Directions:
Please write out, exactly, every line of the listing from its first line through the one that includes "- cell count increased by 26%".

Extracted data:
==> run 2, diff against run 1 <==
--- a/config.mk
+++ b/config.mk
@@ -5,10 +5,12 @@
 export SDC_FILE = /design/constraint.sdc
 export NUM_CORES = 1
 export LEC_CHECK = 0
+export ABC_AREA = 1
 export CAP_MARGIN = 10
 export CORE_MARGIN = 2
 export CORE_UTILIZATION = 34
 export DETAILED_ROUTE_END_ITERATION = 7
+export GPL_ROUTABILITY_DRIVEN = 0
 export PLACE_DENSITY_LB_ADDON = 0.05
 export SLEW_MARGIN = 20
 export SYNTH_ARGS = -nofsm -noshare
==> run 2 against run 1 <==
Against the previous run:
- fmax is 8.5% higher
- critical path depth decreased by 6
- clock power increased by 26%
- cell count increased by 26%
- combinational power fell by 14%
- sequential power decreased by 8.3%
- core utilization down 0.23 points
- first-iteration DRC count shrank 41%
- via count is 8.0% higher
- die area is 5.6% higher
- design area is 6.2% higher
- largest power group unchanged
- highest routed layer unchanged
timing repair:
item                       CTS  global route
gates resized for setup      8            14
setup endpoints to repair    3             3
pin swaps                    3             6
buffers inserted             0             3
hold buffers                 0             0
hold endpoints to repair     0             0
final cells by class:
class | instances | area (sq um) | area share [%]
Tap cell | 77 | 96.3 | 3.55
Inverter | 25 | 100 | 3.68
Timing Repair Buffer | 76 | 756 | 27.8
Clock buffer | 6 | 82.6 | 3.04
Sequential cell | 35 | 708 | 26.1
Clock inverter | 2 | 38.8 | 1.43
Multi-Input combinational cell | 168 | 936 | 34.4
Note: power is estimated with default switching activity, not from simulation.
### config.mk
export PLATFORM = sky130hd
export DESIGN_NAME = viterbi_frame_ctrl
export DESIGN_NICKNAME = d
export VERILOG_FILES = /design/src/rtl/viterbi_frame_ctrl.sv
export SDC_FILE = /design/constraint.sdc
export NUM_CORES = 1
export LEC_CHECK = 0
export BUFFER_PORTS_ARGS = -buffer_cell sky130_fd_sc_hd__buf_2
export CELL_PAD_IN_SITES_DETAIL_PLACEMENT = 1
export CELL_PAD_IN_SITES_GLOBAL_PLACEMENT = 1
export CORE_ASPECT_RATIO = 0.8
export CORE_MARGIN = 2
export CORE_UTILIZATION = 48
export CTS_BUF_LIST = sky130_fd_sc_hd__clkbuf_2 sky130_fd_sc_hd__clkbuf_4 sky130_fd_sc_hd__clkbuf_8
export CTS_CLUSTER_DIAMETER = 150
export DETAILED_ROUTE_END_ITERATION = 6
export PLACE_DENSITY_LB_ADDON = 0.2
export SYNTH_ARGS = -nofsm -noshare
export SYNTH_HDL_FRONTEND = slang
export SYNTH_SLANG_ARGS = --single-unit
export TNS_END_PERCENT = 50
### constraint.sdc
create_clock -name clk -period 5.5 [get_ports clk]
set_clock_uncertainty 0.1 [all_clocks]
set_input_delay 1.1 -clock clk [delete_from_list [all_inputs] [get_ports clk]]
set_output_delay 1.1 -clock clk [all_outputs]
set_load 0.005 [all_outputs]
### src/rtl/viterbi_frame_ctrl.sv
// Frame sequencer/checker for the encoder -> channel -> Viterbi loop.
// Burst injection is built only with VITERBI_FRAME_CTRL_ERRINJ_EN defined.
module viterbi_frame_ctrl #(
  parameter int FRAME_LEN = 64,
  parameter int TAIL_LEN  = 2,
  parameter int DEC_LAT   = 16,
  parameter int N         = 4
) (
  input  logic        clk,
  input  logic        rst,
  input  logic        start_i,
  input  logic [15:0] seed_i,
  input  logic        inj_en_i,
  input  logic        dec_d_i,
  output logic        enc_en_o,
  output logic        enc_d_o,
  output logic [1:0]  err_mask_o,
  output logic        busy_o,
  output logic        done_o,
  output logic [15:0] bit_err_ct_o,
  output logic [15:0] inj_ct_o
);

  localparam int CW = $clog2(FRAME_LEN + DEC_LAT + 1);
  localparam logic [CW-1:0] PAY_END  = CW'(FRAME_LEN - 1);
  localparam logic [CW-1:0] TAIL_END = CW'(FRAME_LEN + TAIL_LEN - 1);
  localparam logic [CW-1:0] DRN_END  = CW'(FRAME_LEN + DEC_LAT - 1);
  localparam logic [CW-1:0] WIN_LO   = CW'(DEC_LAT);
  localparam logic [CW-1:0] WIN_HI   = CW'(DEC_LAT + FRAME_LEN);

  typedef enum logic [2:0] {
    IDLE,
    PAYLOAD,
    TAIL,
    DRAIN,
    DONE
  } state_t;

  state_t state, state_n;
  logic [CW-1:0] cyc, cyc_n;
  logic [15:0] lfsr, lfsr_n;
  logic inj_en, inj_en_n;
  logic start_ok;
  logic [DEC_LAT-1:0] dly;
  logic in_win, mis;
  logic enc_on_n, burst_n;

  // Next-state, frame counter and LFSR advance
  always_comb begin
    state_n  = state;
    cyc_n    = cyc;
    lfsr_n   = lfsr;
    inj_en_n = inj_en;
    start_ok = 1'b0;
    unique case (state)
      IDLE: begin
        if (start_i) begin
          start_ok = 1'b1;
          state_n  = PAYLOAD;
          cyc_n    = '0;
          lfsr_n   = (seed_i == 16'h0000) ? 16'h0001 : seed_i;
          inj_en_n = inj_en_i;
        end
      end
      PAYLOAD: begin
        cyc_n  = cyc + 1'b1;
        lfsr_n = {lfsr[0] ^ lfsr[2] ^ lfsr[3] ^ lfsr[5], lfsr[15:1]};
        if (cyc == PAY_END)
          state_n = (TAIL_LEN == 0) ? DRAIN : TAIL;
      end
      TAIL: begin
        cyc_n = cyc + 1'b1;
        if (cyc == TAIL_END)
          state_n = DRAIN;
      end
      DRAIN: begin
        cyc_n = cyc + 1'b1;
        if (cyc == DRN_END)
          state_n = DONE;
      end
      DONE: begin
        state_n = IDLE;
      end
      default: begin
        state_n = IDLE;
      end
    endcase
  end

  assign enc_on_n = (state_n == PAYLOAD) || (state_n == TAIL);
  assign burst_n  = (cyc_n[N-1:1] == '0);
  assign in_win   = (cyc >= WIN_LO) && (cyc < WIN_HI);
  assign mis      = busy_o && in_win && (dec_d_i != dly[DEC_LAT-1]);

  // State and registered encoder/status outputs, built from next state
  always_ff @(posedge clk or negedge rst) begin
    if (!rst) begin
      state    <= IDLE;
      cyc      <= '0;
      lfsr     <= '0;
      inj_en   <= 1'b0;
      enc_en_o <= 1'b0;
      enc_d_o  <= 1'b0;
      busy_o   <= 1'b0;
      done_o   <= 1'b0;
    end else begin
      state    <= state_n;
      cyc      <= cyc_n;
      lfsr     <= lfsr_n;
      inj_en   <= inj_en_n;
      enc_en_o <= enc_on_n;
      enc_d_o  <= (state_n == PAYLOAD) && lfsr_n[0];
      busy_o   <= (state_n != IDLE);
      done_o   <= (state_n == DONE);
    end
  end

  // Reference copy of the encoder input, aligned to decoder latency
  always_ff @(posedge clk or negedge rst) begin
    if (!rst)
      dly <= '0;
    else if (busy_o)
      dly <= {dly[DEC_LAT-2:0], enc_d_o};
  end

  // Saturating payload mismatch counter
  always_ff @(posedge clk or negedge rst) begin
    if (!rst)
      bit_err_ct_o <= '0;
    else if (start_ok)
      bit_err_ct_o <= '0;
    else if (mis && (bit_err_ct_o != 16'hFFFF))
      bit_err_ct_o <= bit_err_ct_o + 1'b1;
  end

`ifdef VITERBI_FRAME_CTRL_ERRINJ_EN
  // Burst mask on bit[1] for the first two cycles of every 2^N window
  always_ff @(posedge clk or negedge rst) begin
    if (!rst) begin
      err_mask_o <= 2'b00;
      inj_ct_o   <= '0;
    end else begin
      err_mask_o <= (enc_on_n && inj_en_n && burst_n) ? 2'b10 : 2'b00;
      if (start_ok)
        inj_ct_o <= '0;
      else if ((err_mask_o != 2'b00) && (inj_ct_o != 16'hFFFF))
        inj_ct_o <= inj_ct_o + 1'b1;
    end
  end
`else
  logic unused_inj;
  assign unused_inj = inj_en_n ^ burst_n;
  assign err_mask_o = 2'b00;
  assign inj_ct_o   = 16'h0000;
`endif

endmodule
## Word level (Yosys, flattened, before mapping)

Index checks and enable logic that the tools add are counted.

| word-level totals | value |
|---|---|
| bits in latches | 0 |
| memories | 0 |
| register bits | 62 |
| bits in writable memories | 0 |
| bits in read-only memories | 0 |

| operators by class | value |
|---|---|
| magnitude comparators | 2 |
| reduce and logical (&&, ||, !) cells | 15 |
| multiply operators | 0 |
| add/subtract/negate cells | 2 |
| mux-type cells | 14 |
| eq/ne operators | 12 |
| bitwise gates (word level) | 3 |
| shift operators | 0 |
| divide/modulo/power cells | 0 |

Operators with widths:

| cell | number |
|---|---|
| 16-bit 2-to-1 mux | 4 |
| 16-bit case mux with 2 select lines | 1 |
| 16-bit by 1-bit adder with 16-bit output, second input constant | 1 |
| 16-bit logical NOT | 1 |
| 16-bit inequality test, second input constant | 1 |
| 7-bit == test, second input constant | 2 |
| 7-bit case mux with 2 select lines | 1 |
| 3-bit 2-to-1 mux | 4 |
| 3-bit case mux with 4 select lines | 1 |
| 3-bit by 2-bit == test with 1-bit output, second input constant | 3 |
| 7-bit by 1-bit adder with 7-bit output, second input constant | 1 |
| 7-bit by 6-bit == test with 1-bit output, second input constant | 1 |
| 7-bit by 5-bit greater-or-equal comparator with 1-bit output, second input constant | 1 |
| 7-bit < comparator, second input constant | 1 |
| 7-bit 2-to-1 mux | 1 |
| 3-bit by 1-bit == test with 1-bit output, second input constant | 2 |
| 2-bit nonzero test | 3 |
| 1-bit logical AND | 5 |
| 2-bit AND reduction | 2 |
| 3-bit == test, second input constant | 1 |
| 3-bit logical NOT | 1 |
| 3-bit nonzero test | 1 |
| 3-bit OR reduction | 1 |
| 1-bit XOR | 3 |
| 4 further kinds | 5 |

## Longest topological paths before layout

Gate-level depths: netlist (run 1).

| depth | value |
|---|---|
| depth after elaboration | 7 |
| gate-level depth with buffers | 8 |
| gate-level depth less buffers | 6 |

## Worst setup path after synthesis (run 1)

Ideal clock, no wire load.

| path | value |
|---|---|
| path kind | in2reg |
| start point | input port dec_d_i |
| end point | register bit_err_ct_o[14] |
| stages on the path | 6 |
| slack | 3193 ps |
| path buffers | 1 |
| data arrival time | 2075 ps |
| cells stage by stage | xor2_1 nand4_4 buf_4 nor4b_2 xnor2_1 nor2_1 |

| between the ends | value |
|---|---|
| longest elaborated chain between the ends | 4 |

RTL lines:

| item | line | RTL |
|---|---|---|
| from (decl) | 14 | `input logic dec_d_i,` |
| 1-bit inequality test | 93 | `assign mis = busy_o && in_win && (dec_d_i != dly[DEC_LAT-1]);` |
| 1-bit logical AND | 93 |  |
| 1-bit logical AND | 132 | `else if (mis && (bit_err_ct_o != 16'hFFFF))` |
| 2-bit nonzero test (no line) | n/a |  |
| to (signal assigned) | 133 | `bit_err_ct_o <= bit_err_ct_o + 1'b1;` |
| to (decl) | 20 | `output logic [15:0] bit_err_ct_o,` |

Every way passes these cells.
A chain may end at the register's enable or synchronous reset.

## Worst setup path in the final report (run 1)

| path | value |
|---|---|
| start point | register bit_err_ct_o[0] |
| end point | register bit_err_ct_o[15] |

| between the ends | value |
|---|---|
| longest elaborated chain between the ends | 3 |

RTL lines:

| item | line |
|---|---|
| 16-bit by 1-bit adder with 16-bit output / 16-bit inequality test (equally long branches) | 133, 132 |
| 16-bit 2-to-1 mux / 1-bit logical AND (equally long branches) | 132 |
| 16-bit 2-to-1 mux / 2-bit nonzero test (equally long branches) | n/a |

Parallel ways exist; a longest one is shown, timed or not. The select of a mux whose other input is x is not followed.

==> results.cfg, run 1 <==
[outcome]
status = completed

[worst_hold_path]
worstHoldPathCells = 2
hold_path.class = reg -> reg

[critical_path]
arrival_ns = 2.81
reg2reg_depth = 6
cp-end-kind = register
cp.required_ns = 5.68
worstSetupPathType = reg -> reg
critPathLaunchType = register
crit_fanout = 11

[clocking]
postCtsSetupBuffers = 0
htree_num_levels = 3
ctsLongestPathBuffers = 2
cts_tree = yes
cts.sinks = 62
root_buffer = clkbuf_8
clkLatencyLatePin_ns = 0.34
clkSlewWorstSetupHoldPaths_ns = 0.07
ctsHoldBuffers = 0
cts_buffers = 9
cts_resized = 0

[final_layout]
final_cell_count_no_fill = 427
multi_input_area_um2 = 1421
nFillCells = 741
layout.nets = 365
diodes = 0
area_growth_pct = 12.58
final_layout_size_suffix_gt1_share_pct = 19.24
seq_area_um2 = 1551

[pwr]
total_power_mw = 1.585
p_leak_nw = 1.616
p_per_area_nw_per_um2 = 452.2
peakVddDrop_mv = 0.1834

[detailed_routing]
drtIter0Drc = 77
ant_nets = 0
drtPass1Iterations = 4
vias_per_cell = 5.405
totalWireLength_um = 6584
wl_per_cell_um = 15.42
vias = 2308
drc = 0

[sta]
min_period_over_period_pct = 47.87
timing.fmax_mhz = 379.8
slew_viol_final = 0
period_needed_ns = 2.633
slew-limit-headroom_pct = 16.71
rsz0062_at_grt = false
setup_viol = 0
tns_ns = 0
finalHoldViolCount = 0
worstMarginPinSlew_ns = 1.239

[die]
start_util_pct = 49.09
rows = 26
io_pins = 59
core_area_um2 = 6344
dieWidth_um = 94.06
die_height_um = 76.05
floorplan.die_area_um2 = 7152

[grt]
grt-ovfl-total = 0
grt_max_degree = 63
grt_pass1_vias = 2339
grt_pass1_wl_um = 11390
grt_use_total_pct = 20.53
antenna_found_initial = 0

[synth]
synth_edf_count = 0
async_flop_share_pct = 100.0
syn_inst = 302
synth-warning-count = 0
synth_top_cell_area_share_pct = 49.82
syn_area_um2 = 3114
synth-main-ff-cell = dfrtp_1
ys_top_cells_by_area = dfrtp_1 (50%), mux2_1 (5.8%), nand2_1 (5.2%)
seq_area_frac_synth_pct = 49.82
yosys.area.top_type = dfrtp_1
ys_seq_elements = 62
synth_cell_types = 45
avgSynthCellArea_um2 = 10.31

[place]
port_buffers = 39
place_congestion = 0.7924
dp_cells = 413
dp_hpwl_um = 4484

[run]
drv_cap = 0
per-layer routing:
layer	share of wire [%]	GRT usage, %	vias to the layer above
li1	-	-	1101
met1	47	28.64	1150
met2	48	31.50	51
met3	4.0	6.528	6
met4	0.90	4.783	0
met5	0	0	-
flip-flops by register name (all words and copies together), names as in the netlist:
signal and cells:
enc_d_o 1, dly 16, busy_o 1, state 3, done_o 1, bit_err_ct_o 16, lfsr 16, cyc 7
enc_en_o 1
cells by family after synthesis:
| logic type | synth area share (%) |
|---|---|
| xor gates and xnor gates | 5.062 |
| other | 0.1204 |
| buffers and inverters | 6.589 |
| DFF | 49.82 |
| muxes | 5.785 |
| adders and majority gates | 1.607 |
| and+or+nand+nor | 21.94 |
| AOI/OAI and AO/OA | 9.080 |
metrics by stage:
step	util, %	worst slack [ns]	cell area, µm²	hold WS, ns
finish	55.27	2.867	3506	0.3789
global route	55.27	2.603	3506	0.4034
CTS	55.27	2.881	3506	0.3819
detailed placement	51.95	2.750	3296	0.3650
global placement	51.95	2.824	3296	0.3594
floorplan	-	3.193	3178	0.3468
final cells by class:
type	count	share of cell area, %
clock inverters	4	2.070
inverters	2	0.2141
flip-flops and latches	62	44.25
well taps	84	2.998
repair buffers	41	5.996
multi-input cells	224	40.54
clock buffers	10	3.926
cells in the mapped netlist (6+ instances only):
cell     instances
o21ai_1         13
mux2_1          16
dfrtp_1         62
xnor2_1         17
buf_4           20
a21oi_1          6
nor4_1           8
a22oi_1         15
nor2_1          22
nand2_1         43
nor3_1           8
nand3_1         11
cells in the final DEF, fill, tap and decap left out, types with 8 or more instances in the layout:
| master | synthesis | layout |
|---|---|---|
| dfrtp_1 | 62 | 62 |
| nand2_1 | 43 | 43 |
| buf_2 | 5 | 39 |
| nor2_1 | 22 | 22 |
| conb_1 | 1 | 18 |
| xnor2_1 | 17 | 17 |
| mux2_1 | 16 | 16 |
| a22oi_1 | 15 | 15 |
| o21ai_1 | 13 | 13 |
| nand3_1 | 11 | 11 |
| clkbuf_8 | 0 | 10 |
| nor3_1 | 8 | 8 |
| nor4_1 | 8 | 8 |
critical path, cell delays in order (launching register included):
cell,delay [ns]
dfrtp_1,0.42
ha_1,0.24
nand4_2,0.25
nor4_2,1.06
nor3_2,0.16
a31oi_1,0.23
a41o_1,0.11
final timing paths:
check / from / slack, ns / endpoint
setup / recovery: bit_err_ct_o[0]$_DFFE_PN0P_ / 2.87 / bit_err_ct_o[15]$_DFFE_PN0P_
hold / removal: lfsr[4]$_DFFE_PN0P_ / 0.38 / lfsr[4]$_DFFE_PN0P_
setup reg to reg: bit_err_ct_o[0]$_DFFE_PN0P_ / 2.87 / bit_err_ct_o[15]$_DFFE_PN0P_
hold reg to reg: lfsr[4]$_DFFE_PN0P_ / 0.38 / lfsr[4]$_DFFE_PN0P_
max in group asynchronous: rst / 3.94 / state[2]$_DFF_PN0_
min in group asynchronous: rst / 0.83 / dly[8]$_DFFE_PN0P_
where the power goes:
group          leakage, nW  total (mW)  internal [mW]  switching [mW]
Combinational        0.732       0.403          0.188           0.214
Sequential           0.780       0.750          0.618           0.132
Clock                0.104       0.433          0.262           0.171
Power figures use the tool's default switching activity.
==> inputs of run 2 (changes only) <==
--- a/config.mk
+++ b/config.mk
@@ -5,12 +5,13 @@
 export SDC_FILE = /design/constraint.sdc
 export NUM_CORES = 1
 export LEC_CHECK = 0
+export ABC_AREA = 1
 export BUFFER_PORTS_ARGS = -buffer_cell sky130_fd_sc_hd__buf_2
 export CELL_PAD_IN_SITES_DETAIL_PLACEMENT = 1
 export CELL_PAD_IN_SITES_GLOBAL_PLACEMENT = 1
 export CORE_ASPECT_RATIO = 0.8
 export CORE_MARGIN = 2
-export CORE_UTILIZATION = 48
+export CORE_UTILIZATION = 43
 export CTS_BUF_LIST = sky130_fd_sc_hd__clkbuf_2 sky130_fd_sc_hd__clkbuf_4 sky130_fd_sc_hd__clkbuf_8
 export CTS_CLUSTER_DIAMETER = 150
 export DETAILED_ROUTE_END_ITERATION = 6
==> constraint.sdc (replaced) <==
create_clock -name clk -period 2.6 [get_ports clk]
set_clock_uncertainty 0.1 [all_clocks]
set_input_delay 0.52 -clock clk [delete_from_list [all_inputs] [get_ports clk]]
set_output_delay 0.52 -clock clk [all_outputs]
set_load 0.005 [all_outputs]
==> results.cfg, run 2 <==
[detailed_routing]
drtPass1Iterations = 5
wl_per_cell_um = 14.46
ant_nets = 0
drc = 0
drtIter0Drc = 96
totalWireLength_um = 8229
vias_per_cell = 4.937
vias = 2809

[grt]
grt_pass1_wl_um = 13830
grt-ovfl-total = 0
grt_pass1_vias = 2814
grt_use_total_pct = 21.46
grt_max_degree = 32
antenna_found_initial = 0

[synth]
yosys.area.top_type = dfrtp_1
synth_top_cell_area_share_pct = 46.51
ys_top_cells_by_area = dfrtp_1 (47%), nand2_1 (14%), inv_1 (5.1%)
seq_area_frac_synth_pct = 46.51
syn_area_um2 = 3336
synth_commonest_cells = nand2_1 (120), dfrtp_1 (62), inv_1 (45)
synth-warning-count = 0
yosysMostFrequentCell = nand2_1
ys_seq_elements = 62
syn_inst = 416
avgSynthCellArea_um2 = 8.019
synth_edf_count = 0
synth_cell_types = 31
async_flop_share_pct = 100.0
synth-main-ff-cell = dfrtp_1

[final_layout]
area_growth_pct = 13.35
final_layout_size_suffix_gt1_share_pct = 15.95
layout.nets = 484
top_regs = bit_err_ct_o (16), dly (16), lfsr (16)
diodes = 0
final_cell_mix = nand2_1 (120), dfrtp_1 (62), inv_1 (45), nor2_1 (40), buf_2 (39)
layout_commonest_cell = nand2_1

[critical_path]
worstSetupPathType = reg -> reg
path_cells = ha_1 -> inv_1 -> nor2_4 -> nand2_2 -> nor2_4 -> nor2_4 -> nor2_8 -> nand2_1 -> nand2_1
r2r_end = bit_err_ct_o[4]$_DFFE_PN0P_
reg2reg_depth = 9
crit_top_cell = nor2_4
critPathLaunchType = register
timing.rr.start = bit_err_ct_o[0]$_DFFE_PN0P_
reg2reg_setup_slack_ns = 0.52
arrival_ns = 2.21
max_stage_delay_ns = 0.46
crit_slowest_cell = dfrtp_1
cp-end-kind = register
cp.required_ns = 2.73
crit_fanout = 17

[die]
rows = 28
io_pins = 59
floorplan.die_area_um2 = 8482
start_util_pct = 44.70
die_height_um = 82.78
dieWidth_um = 102.5
core_area_um2 = 7462

[clocking]
htree_num_levels = 3
postCtsSetupBuffers = 0
cts.sinks = 62
cts_buffers = 9
clkSlewWorstSetupHoldPaths_ns = 0.07
ctsHoldBuffers = 0
cts_tree = yes
ctsLongestPathBuffers = 2
clkLatencyLatePin_ns = 0.34
root_buffer = clkbuf_8
cts_resized = 0

[sta]
min_period_over_period_pct = 80.19
period_needed_ns = 2.085
tns_ns = 0
rsz0062_at_grt = false
finalHoldViolCount = 0
timing.fmax_mhz = 479.7
slew_viol_final = 0
worstMarginPinSlew_ns = 0.7082
setup_viol = 0
slew-limit-headroom_pct = 52.63

[outcome]
status = completed

[pwr]
p_leak_nw = 1.882
p_per_area_nw_per_um2 = 522.7
peakVddDrop_mv = 0.2528
total_power_mw = 1.976

[place]
dp_hpwl_um = 6072
port_buffers = 39
place_congestion = 0.8192

[run]
drv_cap = 0

[worst_hold_path]
hold_path.class = in -> async
-- run 2: changes by cell type after synthesis, moves of 6 or more --
cell and change:
a22oi_1 -15, o21ai_1 -13, xnor2_1 -14, nand4_1 +11
o211ai_1 +12, nand2_1 +77, inv_1 +43, mux2_1 -16
nor4_1 -7, o21ai_0 +14, nand3_1 +15, nor2_4 +6
nor2_1 +18
-- run 2: per-layer routing --
metal / part of all wire (%) / global-route usage, % / wire, µm / vias up
li1: - / - / - / 1388
met1: 49 / 29.69 / 4033 / 1357
met2: 46 / 34.12 / 3782 / 56
met3: 4.2 / 4.774 / 347 / 8
met4: 0.80 / 5.867 / 66 / 0
met5: 0 / 0 / 0 / -
-- run 2: cell families after synthesis --
family / after synthesis / share of synthesized area, %
simple gates: 218 / 29.41
buf+inv: 74 / 11.10
flops: 62 / 46.51
compound gates: 47 / 8.590
xor+xnor: 8 / 2.101
fa+ha+maj: 4 / 1.500
mux: 2 / 0.6751
other cells: 1 / 0.1124
-- run 2: worst max-delay path by stage --
stage,cells after the start,endpoint,start,slack [ns]
after detailed placement,9,bit_err_ct_o[4]$_DFFE_PN0P_,bit_err_ct_o[0]$_DFFE_PN0P_,0.54
final,9,bit_err_ct_o[4]$_DFFE_PN0P_,bit_err_ct_o[0]$_DFFE_PN0P_,0.52
after CTS,9,bit_err_ct_o[4]$_DFFE_PN0P_,bit_err_ct_o[0]$_DFFE_PN0P_,0.54
after global placement,9,bit_err_ct_o[8]$_DFFE_PN0P_,bit_err_ct_o[0]$_DFFE_PN0P_,0.62
after floorplan,10,bit_err_ct_o[12]$_DFFE_PN0P_,bit_err_ct_o[0]$_DFFE_PN0P_,0.92
after global routing,9,bit_err_ct_o[0]$_DFFE_PN0P_,bit_err_ct_o[0]$_DFFE_PN0P_,0.41
-- run 2: worst max-delay path, delay by kind of cell, from the launching register on --
family                     cells  cell delay [ns]
and+or+nand+nor                7             0.97
DFF                            1             0.46
adders and majority gates      1             0.28
buffers and inverters          1             0.15
-- run 2: cell type report --
class	count	area [µm²]
clock buffer	9	123.9
tap	105	131.4
inverter	46	172.7
sequential	62	1551
timing repair buffer	43	225.2
multi-input combinational	297	1478
clock inverter	7	98.84
fill	956	3681
-- run 2: report_power, final --
| part | total, mW | internal [mW] | switching (mW) |
|---|---|---|---|
| clock | 0.945 | 0.542 | 0.403 |
| combinational | 0.0671 | 0.0177 | 0.0494 |
| sequential | 0.964 | 0.964 | 0 |
-- run 2: stage by stage --
step | cells | util (%) | hold WS [ns] | setup WS [ns] | instance area, µm²
finish | 569 | 50.67 | 0.02183 | 0.5152 | 3781
global route | 569 | 50.67 | 0.03919 | 0.4057 | 3781
CTS | 569 | 50.67 | 0.03021 | 0.5386 | 3781
detailed placement | 553 | 47.69 | 0.3755 | 0.5439 | 3558
global placement | 553 | 47.69 | 0.3615 | 0.6152 | 3558
floorplan | 433 | - | 0.1244 | 0.9208 | 3400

Task solution:
==> run 2, diff against run 1 <==
--- a/config.mk
+++ b/config.mk
@@ -5,10 +5,12 @@
 export SDC_FILE = /design/constraint.sdc
 export NUM_CORES = 1
 export LEC_CHECK = 0
+export ABC_AREA = 1
 export CAP_MARGIN = 10
 export CORE_MARGIN = 2
 export CORE_UTILIZATION = 34
 export DETAILED_ROUTE_END_ITERATION = 7
+export GPL_ROUTABILITY_DRIVEN = 0
 export PLACE_DENSITY_LB_ADDON = 0.05
 export SLEW_MARGIN = 20
 export SYNTH_ARGS = -nofsm -noshare
==> run 2 against run 1 <==
Against the previous run:
- fmax is 8.5% higher
- critical path depth decreased by 6
- clock power increased by 26%
- cell count increased by 26%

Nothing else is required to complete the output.